(Stored items)
-*-
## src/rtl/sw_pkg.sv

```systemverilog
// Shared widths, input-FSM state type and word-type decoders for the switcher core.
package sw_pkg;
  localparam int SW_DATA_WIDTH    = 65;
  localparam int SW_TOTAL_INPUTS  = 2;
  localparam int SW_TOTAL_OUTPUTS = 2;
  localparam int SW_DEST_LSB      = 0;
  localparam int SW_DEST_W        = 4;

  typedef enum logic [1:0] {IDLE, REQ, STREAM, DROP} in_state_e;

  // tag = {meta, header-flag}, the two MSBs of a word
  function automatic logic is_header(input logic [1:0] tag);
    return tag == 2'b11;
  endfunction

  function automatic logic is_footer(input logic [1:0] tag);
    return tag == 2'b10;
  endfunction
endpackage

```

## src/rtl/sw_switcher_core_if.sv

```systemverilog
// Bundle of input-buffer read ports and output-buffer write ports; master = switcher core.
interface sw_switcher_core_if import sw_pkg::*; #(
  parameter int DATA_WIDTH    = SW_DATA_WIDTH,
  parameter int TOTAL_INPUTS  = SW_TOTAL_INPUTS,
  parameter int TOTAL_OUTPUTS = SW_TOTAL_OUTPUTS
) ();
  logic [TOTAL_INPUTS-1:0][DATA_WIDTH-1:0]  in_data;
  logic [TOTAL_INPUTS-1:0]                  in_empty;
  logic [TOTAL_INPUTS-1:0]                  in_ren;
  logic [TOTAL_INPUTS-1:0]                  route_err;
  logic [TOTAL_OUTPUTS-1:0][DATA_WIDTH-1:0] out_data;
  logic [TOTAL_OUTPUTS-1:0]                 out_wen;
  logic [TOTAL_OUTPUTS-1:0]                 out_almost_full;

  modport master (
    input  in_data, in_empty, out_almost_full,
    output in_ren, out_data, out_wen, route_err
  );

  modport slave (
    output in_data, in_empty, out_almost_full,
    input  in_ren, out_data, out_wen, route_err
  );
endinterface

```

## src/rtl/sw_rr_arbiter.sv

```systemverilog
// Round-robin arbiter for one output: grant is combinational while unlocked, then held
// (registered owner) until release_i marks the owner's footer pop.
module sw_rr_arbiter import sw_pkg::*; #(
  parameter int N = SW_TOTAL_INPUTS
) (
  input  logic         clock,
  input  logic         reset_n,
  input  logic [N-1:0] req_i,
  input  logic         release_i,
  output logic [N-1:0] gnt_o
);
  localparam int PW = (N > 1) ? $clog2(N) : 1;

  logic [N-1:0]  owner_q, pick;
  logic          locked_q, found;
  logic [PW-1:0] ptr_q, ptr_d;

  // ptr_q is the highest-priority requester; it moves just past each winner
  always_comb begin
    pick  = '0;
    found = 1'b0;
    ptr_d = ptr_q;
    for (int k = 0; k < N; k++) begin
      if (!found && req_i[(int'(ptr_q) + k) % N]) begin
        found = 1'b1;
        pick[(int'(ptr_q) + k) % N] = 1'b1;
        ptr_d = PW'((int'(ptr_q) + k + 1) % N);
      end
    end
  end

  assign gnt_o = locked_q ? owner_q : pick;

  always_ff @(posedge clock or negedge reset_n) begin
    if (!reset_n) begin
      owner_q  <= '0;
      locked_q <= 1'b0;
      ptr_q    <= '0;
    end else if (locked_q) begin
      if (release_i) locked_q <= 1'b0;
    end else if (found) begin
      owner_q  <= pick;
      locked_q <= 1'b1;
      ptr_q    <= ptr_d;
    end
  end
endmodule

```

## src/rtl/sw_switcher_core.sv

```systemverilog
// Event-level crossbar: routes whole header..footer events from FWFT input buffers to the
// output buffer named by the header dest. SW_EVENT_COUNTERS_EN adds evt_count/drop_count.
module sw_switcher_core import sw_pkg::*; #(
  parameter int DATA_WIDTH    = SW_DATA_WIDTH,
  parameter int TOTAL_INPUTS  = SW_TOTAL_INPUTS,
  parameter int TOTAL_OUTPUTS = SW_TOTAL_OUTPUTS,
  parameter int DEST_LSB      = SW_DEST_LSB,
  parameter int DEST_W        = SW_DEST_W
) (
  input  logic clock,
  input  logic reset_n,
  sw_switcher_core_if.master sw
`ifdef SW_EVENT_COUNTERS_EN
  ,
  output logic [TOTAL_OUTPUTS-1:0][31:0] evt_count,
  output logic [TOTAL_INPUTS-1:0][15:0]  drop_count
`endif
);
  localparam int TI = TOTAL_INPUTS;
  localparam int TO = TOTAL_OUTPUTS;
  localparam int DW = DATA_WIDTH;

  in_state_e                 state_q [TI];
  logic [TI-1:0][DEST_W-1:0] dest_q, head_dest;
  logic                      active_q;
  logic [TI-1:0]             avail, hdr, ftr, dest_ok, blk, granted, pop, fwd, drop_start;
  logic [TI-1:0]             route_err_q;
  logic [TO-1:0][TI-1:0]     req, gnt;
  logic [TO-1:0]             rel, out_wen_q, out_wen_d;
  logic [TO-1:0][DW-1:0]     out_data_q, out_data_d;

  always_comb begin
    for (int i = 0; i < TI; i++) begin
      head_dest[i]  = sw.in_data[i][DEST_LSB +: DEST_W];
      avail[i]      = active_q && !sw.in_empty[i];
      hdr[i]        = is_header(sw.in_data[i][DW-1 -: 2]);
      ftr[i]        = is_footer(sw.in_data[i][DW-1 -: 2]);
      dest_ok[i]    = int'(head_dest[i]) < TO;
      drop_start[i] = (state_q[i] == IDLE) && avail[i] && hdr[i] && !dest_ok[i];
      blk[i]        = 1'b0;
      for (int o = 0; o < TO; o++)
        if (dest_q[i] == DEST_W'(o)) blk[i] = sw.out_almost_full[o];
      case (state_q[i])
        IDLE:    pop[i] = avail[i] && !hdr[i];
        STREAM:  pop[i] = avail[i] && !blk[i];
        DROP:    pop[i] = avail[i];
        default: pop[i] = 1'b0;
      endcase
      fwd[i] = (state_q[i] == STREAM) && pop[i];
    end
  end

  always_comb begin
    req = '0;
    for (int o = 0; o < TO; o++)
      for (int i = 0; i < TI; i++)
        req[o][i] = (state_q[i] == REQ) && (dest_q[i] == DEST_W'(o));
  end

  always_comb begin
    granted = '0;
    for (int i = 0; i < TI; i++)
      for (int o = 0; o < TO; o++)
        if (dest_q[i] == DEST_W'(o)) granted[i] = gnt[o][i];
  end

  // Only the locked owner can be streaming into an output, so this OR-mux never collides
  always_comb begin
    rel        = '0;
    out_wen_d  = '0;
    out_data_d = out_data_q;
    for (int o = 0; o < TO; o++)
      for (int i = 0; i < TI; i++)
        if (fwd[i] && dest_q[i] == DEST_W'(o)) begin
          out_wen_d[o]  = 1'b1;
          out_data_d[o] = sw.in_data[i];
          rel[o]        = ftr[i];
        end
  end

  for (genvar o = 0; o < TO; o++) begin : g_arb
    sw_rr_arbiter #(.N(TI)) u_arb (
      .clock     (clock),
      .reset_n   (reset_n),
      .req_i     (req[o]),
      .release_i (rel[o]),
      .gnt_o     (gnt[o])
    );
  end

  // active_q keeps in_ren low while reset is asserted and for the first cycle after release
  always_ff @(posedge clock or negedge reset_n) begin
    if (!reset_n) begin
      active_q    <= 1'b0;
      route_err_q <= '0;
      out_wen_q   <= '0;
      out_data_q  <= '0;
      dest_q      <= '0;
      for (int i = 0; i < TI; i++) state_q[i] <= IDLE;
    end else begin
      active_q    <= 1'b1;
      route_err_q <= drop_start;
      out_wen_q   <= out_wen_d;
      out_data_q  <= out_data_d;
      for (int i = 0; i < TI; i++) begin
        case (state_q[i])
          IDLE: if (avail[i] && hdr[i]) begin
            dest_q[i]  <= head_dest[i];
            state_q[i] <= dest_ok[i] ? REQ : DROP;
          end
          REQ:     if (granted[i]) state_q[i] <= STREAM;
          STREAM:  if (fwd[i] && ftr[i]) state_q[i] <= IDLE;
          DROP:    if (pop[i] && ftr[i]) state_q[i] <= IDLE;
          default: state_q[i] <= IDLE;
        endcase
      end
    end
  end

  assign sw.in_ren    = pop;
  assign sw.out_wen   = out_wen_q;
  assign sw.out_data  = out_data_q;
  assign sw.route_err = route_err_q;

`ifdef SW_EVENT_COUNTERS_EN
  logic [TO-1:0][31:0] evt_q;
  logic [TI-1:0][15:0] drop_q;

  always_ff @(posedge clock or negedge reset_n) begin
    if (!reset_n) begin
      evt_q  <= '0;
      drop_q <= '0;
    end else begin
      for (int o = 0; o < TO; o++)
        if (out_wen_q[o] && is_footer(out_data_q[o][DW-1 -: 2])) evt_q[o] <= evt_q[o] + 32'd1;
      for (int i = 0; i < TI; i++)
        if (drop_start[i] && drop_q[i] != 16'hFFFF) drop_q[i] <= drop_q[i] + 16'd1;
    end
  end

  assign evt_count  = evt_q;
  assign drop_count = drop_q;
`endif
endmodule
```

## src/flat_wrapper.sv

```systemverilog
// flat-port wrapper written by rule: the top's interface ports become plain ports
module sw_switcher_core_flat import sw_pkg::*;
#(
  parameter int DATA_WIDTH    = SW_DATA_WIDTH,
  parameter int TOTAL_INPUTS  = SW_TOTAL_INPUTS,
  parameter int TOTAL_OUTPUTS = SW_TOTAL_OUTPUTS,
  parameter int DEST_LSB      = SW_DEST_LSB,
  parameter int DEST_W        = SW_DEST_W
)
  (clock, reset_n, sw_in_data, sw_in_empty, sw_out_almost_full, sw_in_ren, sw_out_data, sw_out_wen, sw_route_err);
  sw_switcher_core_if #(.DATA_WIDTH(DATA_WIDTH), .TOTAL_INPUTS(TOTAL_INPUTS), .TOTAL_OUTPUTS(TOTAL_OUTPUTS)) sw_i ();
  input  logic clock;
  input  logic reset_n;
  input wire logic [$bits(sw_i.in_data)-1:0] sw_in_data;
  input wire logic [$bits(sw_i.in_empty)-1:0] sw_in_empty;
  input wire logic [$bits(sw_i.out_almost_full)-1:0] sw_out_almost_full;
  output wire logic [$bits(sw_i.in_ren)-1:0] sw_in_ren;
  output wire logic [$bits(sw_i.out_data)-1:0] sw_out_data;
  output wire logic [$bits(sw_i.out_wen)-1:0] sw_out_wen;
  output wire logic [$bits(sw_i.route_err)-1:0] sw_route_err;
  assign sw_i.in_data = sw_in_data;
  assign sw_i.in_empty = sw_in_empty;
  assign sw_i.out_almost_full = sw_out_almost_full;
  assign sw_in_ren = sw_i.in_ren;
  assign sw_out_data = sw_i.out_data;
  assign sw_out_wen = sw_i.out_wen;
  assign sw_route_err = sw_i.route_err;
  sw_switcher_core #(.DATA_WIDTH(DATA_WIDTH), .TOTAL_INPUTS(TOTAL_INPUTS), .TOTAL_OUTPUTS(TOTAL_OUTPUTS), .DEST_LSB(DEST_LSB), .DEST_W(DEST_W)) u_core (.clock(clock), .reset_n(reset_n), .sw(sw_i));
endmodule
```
-*-
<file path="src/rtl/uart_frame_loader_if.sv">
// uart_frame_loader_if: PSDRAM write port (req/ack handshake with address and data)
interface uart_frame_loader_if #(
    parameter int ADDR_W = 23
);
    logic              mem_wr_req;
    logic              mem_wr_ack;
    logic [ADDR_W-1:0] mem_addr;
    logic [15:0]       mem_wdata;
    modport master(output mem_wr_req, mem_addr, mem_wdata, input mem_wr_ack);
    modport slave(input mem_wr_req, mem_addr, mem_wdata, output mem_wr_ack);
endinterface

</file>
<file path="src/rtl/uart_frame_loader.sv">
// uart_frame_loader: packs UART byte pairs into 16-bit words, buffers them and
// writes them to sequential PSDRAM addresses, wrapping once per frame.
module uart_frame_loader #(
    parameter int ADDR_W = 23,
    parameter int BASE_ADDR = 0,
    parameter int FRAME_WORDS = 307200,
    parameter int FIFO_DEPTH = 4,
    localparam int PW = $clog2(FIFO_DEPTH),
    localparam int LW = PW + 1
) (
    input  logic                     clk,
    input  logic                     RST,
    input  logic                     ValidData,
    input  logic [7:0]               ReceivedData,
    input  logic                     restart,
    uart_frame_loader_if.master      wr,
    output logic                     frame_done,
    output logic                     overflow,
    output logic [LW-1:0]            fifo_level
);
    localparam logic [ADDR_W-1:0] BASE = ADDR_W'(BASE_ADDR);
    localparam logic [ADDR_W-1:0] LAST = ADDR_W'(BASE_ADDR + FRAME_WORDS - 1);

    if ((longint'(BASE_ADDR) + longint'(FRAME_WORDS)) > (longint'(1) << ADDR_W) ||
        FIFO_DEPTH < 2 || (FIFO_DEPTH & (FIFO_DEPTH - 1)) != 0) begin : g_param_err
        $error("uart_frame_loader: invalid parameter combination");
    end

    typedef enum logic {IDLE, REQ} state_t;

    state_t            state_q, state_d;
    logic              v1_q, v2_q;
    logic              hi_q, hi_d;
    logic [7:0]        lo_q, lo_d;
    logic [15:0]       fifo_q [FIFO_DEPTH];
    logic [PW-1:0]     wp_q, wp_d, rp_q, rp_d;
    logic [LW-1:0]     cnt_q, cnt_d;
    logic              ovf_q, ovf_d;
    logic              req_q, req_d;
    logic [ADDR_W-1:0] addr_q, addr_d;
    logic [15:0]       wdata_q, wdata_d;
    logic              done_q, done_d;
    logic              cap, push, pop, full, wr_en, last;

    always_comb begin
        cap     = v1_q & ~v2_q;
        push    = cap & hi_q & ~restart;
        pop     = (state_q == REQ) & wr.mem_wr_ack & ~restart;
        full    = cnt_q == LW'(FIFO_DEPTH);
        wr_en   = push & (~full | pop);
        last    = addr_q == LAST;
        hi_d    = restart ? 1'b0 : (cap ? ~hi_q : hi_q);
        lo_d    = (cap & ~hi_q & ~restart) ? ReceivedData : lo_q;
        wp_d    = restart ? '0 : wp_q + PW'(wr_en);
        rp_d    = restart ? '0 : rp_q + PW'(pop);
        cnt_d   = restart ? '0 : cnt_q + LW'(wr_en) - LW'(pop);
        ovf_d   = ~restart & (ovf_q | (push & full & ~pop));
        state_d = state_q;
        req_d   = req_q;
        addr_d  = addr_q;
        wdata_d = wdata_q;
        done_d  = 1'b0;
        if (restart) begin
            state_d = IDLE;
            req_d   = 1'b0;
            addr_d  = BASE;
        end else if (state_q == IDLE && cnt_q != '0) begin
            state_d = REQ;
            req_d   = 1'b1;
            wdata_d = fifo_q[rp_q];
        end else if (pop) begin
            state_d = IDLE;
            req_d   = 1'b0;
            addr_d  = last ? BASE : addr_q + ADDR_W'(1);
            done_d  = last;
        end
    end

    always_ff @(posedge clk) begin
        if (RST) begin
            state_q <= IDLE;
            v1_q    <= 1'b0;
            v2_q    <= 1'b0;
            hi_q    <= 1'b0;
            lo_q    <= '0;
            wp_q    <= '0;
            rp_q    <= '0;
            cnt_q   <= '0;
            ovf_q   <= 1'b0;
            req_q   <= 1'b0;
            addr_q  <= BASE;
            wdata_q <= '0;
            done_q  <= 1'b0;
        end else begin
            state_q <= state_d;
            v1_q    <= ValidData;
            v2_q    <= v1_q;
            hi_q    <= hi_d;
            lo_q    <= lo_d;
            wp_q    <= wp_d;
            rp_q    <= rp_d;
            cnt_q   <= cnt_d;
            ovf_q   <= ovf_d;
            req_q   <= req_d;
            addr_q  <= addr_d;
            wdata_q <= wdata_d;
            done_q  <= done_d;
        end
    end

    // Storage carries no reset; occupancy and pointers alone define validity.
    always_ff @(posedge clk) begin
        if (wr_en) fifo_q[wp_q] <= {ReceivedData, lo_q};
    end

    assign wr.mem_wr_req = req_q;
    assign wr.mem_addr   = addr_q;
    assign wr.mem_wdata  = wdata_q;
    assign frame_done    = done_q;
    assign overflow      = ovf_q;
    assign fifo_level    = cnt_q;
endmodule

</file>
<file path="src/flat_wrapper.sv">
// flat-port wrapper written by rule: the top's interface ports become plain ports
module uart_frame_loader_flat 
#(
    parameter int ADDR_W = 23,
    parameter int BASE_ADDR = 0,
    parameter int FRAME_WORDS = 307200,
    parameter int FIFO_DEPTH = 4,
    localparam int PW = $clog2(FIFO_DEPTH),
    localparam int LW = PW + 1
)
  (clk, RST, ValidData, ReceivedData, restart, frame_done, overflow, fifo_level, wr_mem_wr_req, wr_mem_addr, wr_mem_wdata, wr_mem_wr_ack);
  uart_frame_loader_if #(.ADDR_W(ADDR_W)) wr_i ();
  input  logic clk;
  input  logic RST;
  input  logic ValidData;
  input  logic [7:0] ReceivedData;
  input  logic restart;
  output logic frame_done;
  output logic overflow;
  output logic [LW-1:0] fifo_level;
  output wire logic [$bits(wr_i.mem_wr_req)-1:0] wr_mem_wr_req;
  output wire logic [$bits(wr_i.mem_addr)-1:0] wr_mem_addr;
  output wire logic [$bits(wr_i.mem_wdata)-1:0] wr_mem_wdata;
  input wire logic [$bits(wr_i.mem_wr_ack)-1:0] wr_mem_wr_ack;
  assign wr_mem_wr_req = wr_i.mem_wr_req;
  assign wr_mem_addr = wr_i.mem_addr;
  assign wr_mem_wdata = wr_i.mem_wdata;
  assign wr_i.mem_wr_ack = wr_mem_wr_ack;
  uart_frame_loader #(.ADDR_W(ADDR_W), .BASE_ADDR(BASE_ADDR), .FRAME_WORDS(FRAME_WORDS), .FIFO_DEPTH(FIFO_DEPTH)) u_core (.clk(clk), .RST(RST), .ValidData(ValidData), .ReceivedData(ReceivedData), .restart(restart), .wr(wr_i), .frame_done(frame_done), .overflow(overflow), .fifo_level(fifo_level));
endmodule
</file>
-*-
PROBLEM TO WORK ON: In the records above, find each line with the word "buffers" and copy it out.

SOLVED EXERCISE:
// Event-level crossbar: routes whole header..footer events from FWFT input buffers to the
// uart_frame_loader: packs UART byte pairs into 16-bit words, buffers them and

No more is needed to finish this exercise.